La communication vers la population de nos découvertes est entre les mains de la Délégation interministérielle aux risques majeurs outre-mer (Dirmom) et de la Préfecture de Mayotte. Là aussi, ce n’est pas une évidence pour les chercheurs, habitués à communiquer « spontanément », au fur et à mesure de leurs découvertes. Il est vrai cependant que le contexte social et politique est tendu à Mayotte et on peut craindre que la situation se dégrade davantage avec une telle nouvelle. « Il ne manquait plus que ça ! », s’est d’ailleurs exclamé le préfet de l’époque lorsqu’on lui a appris la découverte du volcan. Conseillers du président de la République et du Premier ministre, ministres, directeurs de cabinet, préfets, députés et Délégation interministérielle aux risques majeurs… Au plus haut niveau, les réunions s’enchaînent alors.
À la demande du cabinet du Premier ministre, le Réseau de surveillance volcanique et sismologique de Mayotte (RéVoSiMa) est créé à l’automne 2019. Sa vocation est double et complémentaire. D’une part, il est chargé de suivre l’évolution de la sismicité et des déformations de l’île en réalisant des mesures en continu sur terre et épisodiques en mer. Ces données sont essentielles pour apporter aux pouvoirs publics les connaissances nécessaires à la gestion de la situation. Des scénarios de dommages sismiques et d’impacts des potentiels tsunamis, ainsi que des outils d’estimation rapide des pertes en cas de secousse, sont par exemple développés et mis à disposition des acteurs locaux. D’autre part, il permet aux scientifiques de poursuivre leurs travaux via le déploiement de capteurs et le traitement des données acquises en mer et à terre, l’analyse et les modélisations nécessaires pour mieux comprendre les phénomènes.

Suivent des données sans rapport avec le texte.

[src/rtl/traffic_light_monitor.sv]
// Passive watchdog on the six traffic-light lamps: pattern, order and dwell checks.
// Define TLM_DWELL_CHECK_EN to add the dwell counter and the short/long dwell checks.
module traffic_light_monitor #(
    parameter int GREEN_CYCLES  = 11,
    parameter int YELLOW_CYCLES = 4,
    parameter int CNT_W         = 8
) (
    input  logic             clk,
    input  logic             rst,
    input  logic             NS_red,
    input  logic             NS_yellow,
    input  logic             NS_green,
    input  logic             EW_red,
    input  logic             EW_yellow,
    input  logic             EW_green,
    output logic             err,
    output logic [2:0]       err_code,
    output logic             err_pulse,
    output logic [CNT_W-1:0] err_cnt,
    output logic             locked,
    output logic [CNT_W-1:0] cycles_done
);

    typedef enum logic [2:0] {
        SYNC,
        NSG,
        NSY,
        EWG,
        EWY
    } state_t;

    localparam logic [2:0] E_NONE    = 3'd0;
    localparam logic [2:0] E_ILLEGAL = 3'd1;
    localparam logic [2:0] E_SEQ     = 3'd2;
`ifdef TLM_DWELL_CHECK_EN
    localparam logic [2:0] E_SHORT   = 3'd3;
    localparam logic [2:0] E_LONG    = 3'd4;
`endif

    if (GREEN_CYCLES >= (1 << CNT_W) - 1 ||
        YELLOW_CYCLES >= (1 << CNT_W) - 1) begin : g_bad_cfg
        $error("dwell requirement does not fit in CNT_W");
    end

    state_t state;
    state_t pat;
    state_t succ;
    logic   legal;
    logic [2:0] code;

`ifdef TLM_DWELL_CHECK_EN
    logic [CNT_W-1:0] dwell;
    logic [CNT_W-1:0] need;
    logic             first;
`endif

    always_comb begin
        legal = 1'b1;
        pat   = SYNC;
        case ({NS_red, NS_yellow, NS_green, EW_red, EW_yellow, EW_green})
            6'b001_100: pat = NSG;
            6'b010_100: pat = NSY;
            6'b100_001: pat = EWG;
            6'b100_010: pat = EWY;
            default:    legal = 1'b0;
        endcase
    end

    always_comb begin
        case (state)
            NSG:     succ = NSY;
            NSY:     succ = EWG;
            EWG:     succ = EWY;
            EWY:     succ = NSG;
            default: succ = SYNC;
        endcase
    end

`ifdef TLM_DWELL_CHECK_EN
    always_comb begin
        if (state == NSG || state == EWG) begin
            need = CNT_W'(GREEN_CYCLES);
        end else begin
            need = CNT_W'(YELLOW_CYCLES);
        end
    end
`endif

    // Priority chain: only the most severe violation is reported per sample.
    always_comb begin
        code = E_NONE;
        if (state != SYNC) begin
            if (!legal) begin
                code = E_ILLEGAL;
            end else if (pat != state && pat != succ) begin
                code = E_SEQ;
            end
`ifdef TLM_DWELL_CHECK_EN
            else if (pat == succ && dwell < need && !first) begin
                code = E_SHORT;
            end else if (pat == state && dwell == need) begin
                code = E_LONG;
            end
`endif
        end
    end

    always_ff @(posedge clk) begin
        if (rst) begin
            state       <= SYNC;
            err         <= 1'b0;
            err_code    <= E_NONE;
            err_pulse   <= 1'b0;
            err_cnt     <= '0;
            locked      <= 1'b0;
            cycles_done <= '0;
`ifdef TLM_DWELL_CHECK_EN
            dwell       <= '0;
            first       <= 1'b0;
`endif
        end else begin
            err_pulse <= 1'b0;
            if (code != E_NONE) begin
                err_pulse <= 1'b1;
                err       <= 1'b1;
                if (!err) begin
                    err_code <= code;
                end
                if (err_cnt != '1) begin
                    err_cnt <= err_cnt + 1'b1;
                end
                locked <= 1'b0;
                state  <= SYNC;
`ifdef TLM_DWELL_CHECK_EN
                dwell  <= '0;
                first  <= 1'b0;
`endif
            end else if (state == SYNC) begin
                if (legal) begin
                    state <= pat;
`ifdef TLM_DWELL_CHECK_EN
                    dwell <= CNT_W'(1);
                    first <= 1'b1;
`endif
                end
            end else if (pat != state) begin
                // No error and not the same pattern: this is the successor.
                state  <= succ;
                locked <= 1'b1;
                if (state == EWY) begin
                    cycles_done <= cycles_done + 1'b1;
                end
`ifdef TLM_DWELL_CHECK_EN
                dwell  <= CNT_W'(1);
                first  <= 1'b0;
`endif
            end
`ifdef TLM_DWELL_CHECK_EN
            else begin
                dwell <= dwell + 1'b1;
            end
`endif
        end
    end

endmodule

[config.mk]
export PLATFORM = sky130hd
export DESIGN_NAME = traffic_light_monitor
export DESIGN_NICKNAME = d
export VERILOG_FILES = /design/src/rtl/traffic_light_monitor.sv
export SDC_FILE = /design/constraint.sdc
export NUM_CORES = 1
export LEC_CHECK = 0
export CELL_PAD_IN_SITES_DETAIL_PLACEMENT = 1
export CELL_PAD_IN_SITES_GLOBAL_PLACEMENT = 2
export CORE_ASPECT_RATIO = 2
export CORE_MARGIN = 2
export CORE_UTILIZATION = 30
export CTS_BUF_LIST = sky130_fd_sc_hd__clkbuf_8
export DETAILED_ROUTE_END_ITERATION = 8
export PLACE_DENSITY = 0.91
export SYNTH_ARGS = -nofsm -noshare
export SYNTH_HDL_FRONTEND = slang
export SYNTH_SLANG_ARGS = --single-unit
[constraint.sdc]
create_clock -name clk -period 2.5 [get_ports clk]
set_input_delay 0.25 -clock clk [delete_from_list [all_inputs] [get_ports clk]]
set_output_delay 0.25 -clock clk [all_outputs]
set_load 0.005 [all_outputs]
Word level (Yosys, flattened, before mapping)
Cells that the tools add are included.

word-level totals
  register bits after elaboration = 25
  output and inout bits = 22
  logic and storage cells = 46

cells by class
  add/sub/neg operators = 2
  equality and inequality tests = 12
  multiplexer cells = 10
  bitwise operators = 3
  reductions and logical operators = 12

operators with widths
  operator                                       number
  one-hot mux 3 bit (4 select lines)             2
  adder 8 x 1 -> 8 bit, second input constant    2
  == test 6 bit, second input constant           2
  two-way mux 3 bit                              3
  != test 8 bit, second input constant           1
  AND reduction 2 bit                            4
  == test 3 x 2 -> 1 bit, second input constant  2
  == test 6 x 4 -> 1 bit, second input constant  1
  == test 6 x 5 -> 1 bit, second input constant  1
  two-way mux 2 bit                              3
  != test 3 bit                                  2
  nonzero test 3 bit                             2
  AND reduction 4 bit                            1
  OR reduction 4 bit                             1
  == test 3 x 1 -> 1 bit, second input constant  1
  == test 3 bit, second input constant           1
  logical NOT 3 bit                              1
  inverter 1 bit                                 3
  two-way mux 1 bit                              2
  != test 2 bit, second input constant           1
  nonzero test 2 bit                             1
  OR reduction 2 bit                             1
  logical AND 1 bit                              1

Depth between registers and ports, before layout
Gate-level depths: netlist (run 1).

  depth in word-level cells = 10
  gate-level depth with buffers = 9

Worst setup path before layout (run 1)
No wires, ideal clock.

  path kind = in2reg
  from = input NS_red
  to = register err_cnt[5]
  setup time = 0.121 ns
  arrival = 2.003 ns
  data required time = 2.379 ns
  slack = 0.376 ns
  stages = 9
  buffers on the path = 2
  cell sequence = and4bb_2 -> o21ai_2 -> buf_2 -> nand2_1 -> a22oi_1 -> o31ai_1 -> buf_2 -> nor4_1 -> mux2_2

on the way
  cells in the longest elaborated chain, start to end = 9
  elaborated cells on any way between the ends = 15

RTL lines
  what                                      line  RTL
  start: declaration                        10    input logic NS_red,
  == test 6 bit (tied with other cells)     60    case ({NS_red, NS_yellow, NS_green, EW_red, EW_yellow, EW_green})
  one-hot mux 3 bit (4 select lines)        60
  != test 3 bit                             95    end else if (pat != state && pat != succ) begin
  logical AND 1 bit                         95
  two-way mux 2 bit                         95
  two-way mux 2 bit (*)                     93    if (!legal) begin
  two-way mux 2 bit (*)                     92    if (state != SYNC) begin
  nonzero test 3 bit (*)                    123   if (code != E_NONE) begin
  AND reduction 2 bit (no source line) (*)  n/a
  end signal: assignment                    130   err_cnt <= err_cnt + 1'b1;
  end: declaration                          19    output logic [CNT_W-1:0] err_cnt,

Every way passes the cells marked *; elsewhere a longest branch is shown, timed or not.
A chain may end at the register's enable or synchronous reset.

Worst setup path after layout (run 1)
  from = input NS_green
  to = register cycles_done[7]

on the way
  cells in the longest elaborated chain, start to end = 10
  elaborated cells on any way between the ends = 16

RTL lines
  what                                      line     RTL
  start: declaration                        12       input logic NS_green,
  == test 6 bit (tied with other cells)     60
  one-hot mux 3 bit (4 select lines)        60
  != test 3 bit, on equally long branches   95, 146
  logical AND 1 bit                         95
  two-way mux 2 bit                         95
  two-way mux 2 bit                         93
  two-way mux 2 bit                         92
  nonzero test 3 bit                        123
  inverter 1 bit (no source line)           n/a
  AND reduction 4 bit (no source line) (*)  n/a
  end signal: assignment                    151      cycles_done <= cycles_done + 1'b1;
  end: declaration                          21       output logic [CNT_W-1:0] cycles_done

Marks and branches as above.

La pandémie liée au coronavirus a remis au goût du jour l’ouvrage du sociologue allemand Max Weber, Le Savant et le Politique publié en 1919. L’auteur y définissait le métier de l’homme de science et celui de l’acteur politique. Dans sa préface à l’édition française publiée en 1959, Raymond Aron avait résumé la différence entre ces deux métiers de la façon suivante : « La vocation de la science est inconditionnellement la vérité. Le métier de politicien ne tolère pas toujours qu’on la dise ». Le savant (aujourd’hui le scientifique) n’apprécie guère les approximations, il veut de la rigueur et des certitudes. Qu’il s’agisse de virus ou de volcans, force est de constater que le politicien de son côté doit agir dans l’urgence et décider dans l’incertitude. À défaut de solution hybride, soyons pragmatiques et gardons en tête le dialogue entre L’Aveugle et le Paralytique de Jean-Pierre Claris de Florian : « J’ai mes maux et vous avez les vôtres. Unissons-les, mon frère, ils seront moins affreux ». ♦
Les points de vue, les opinions et les analyses publiés dans cette rubrique n’engagent que leur auteur. Ils ne sauraient constituer une quelconque position du CNRS.
- 1. Séisme, tsunami, éruption volcanique, glissement de terrain.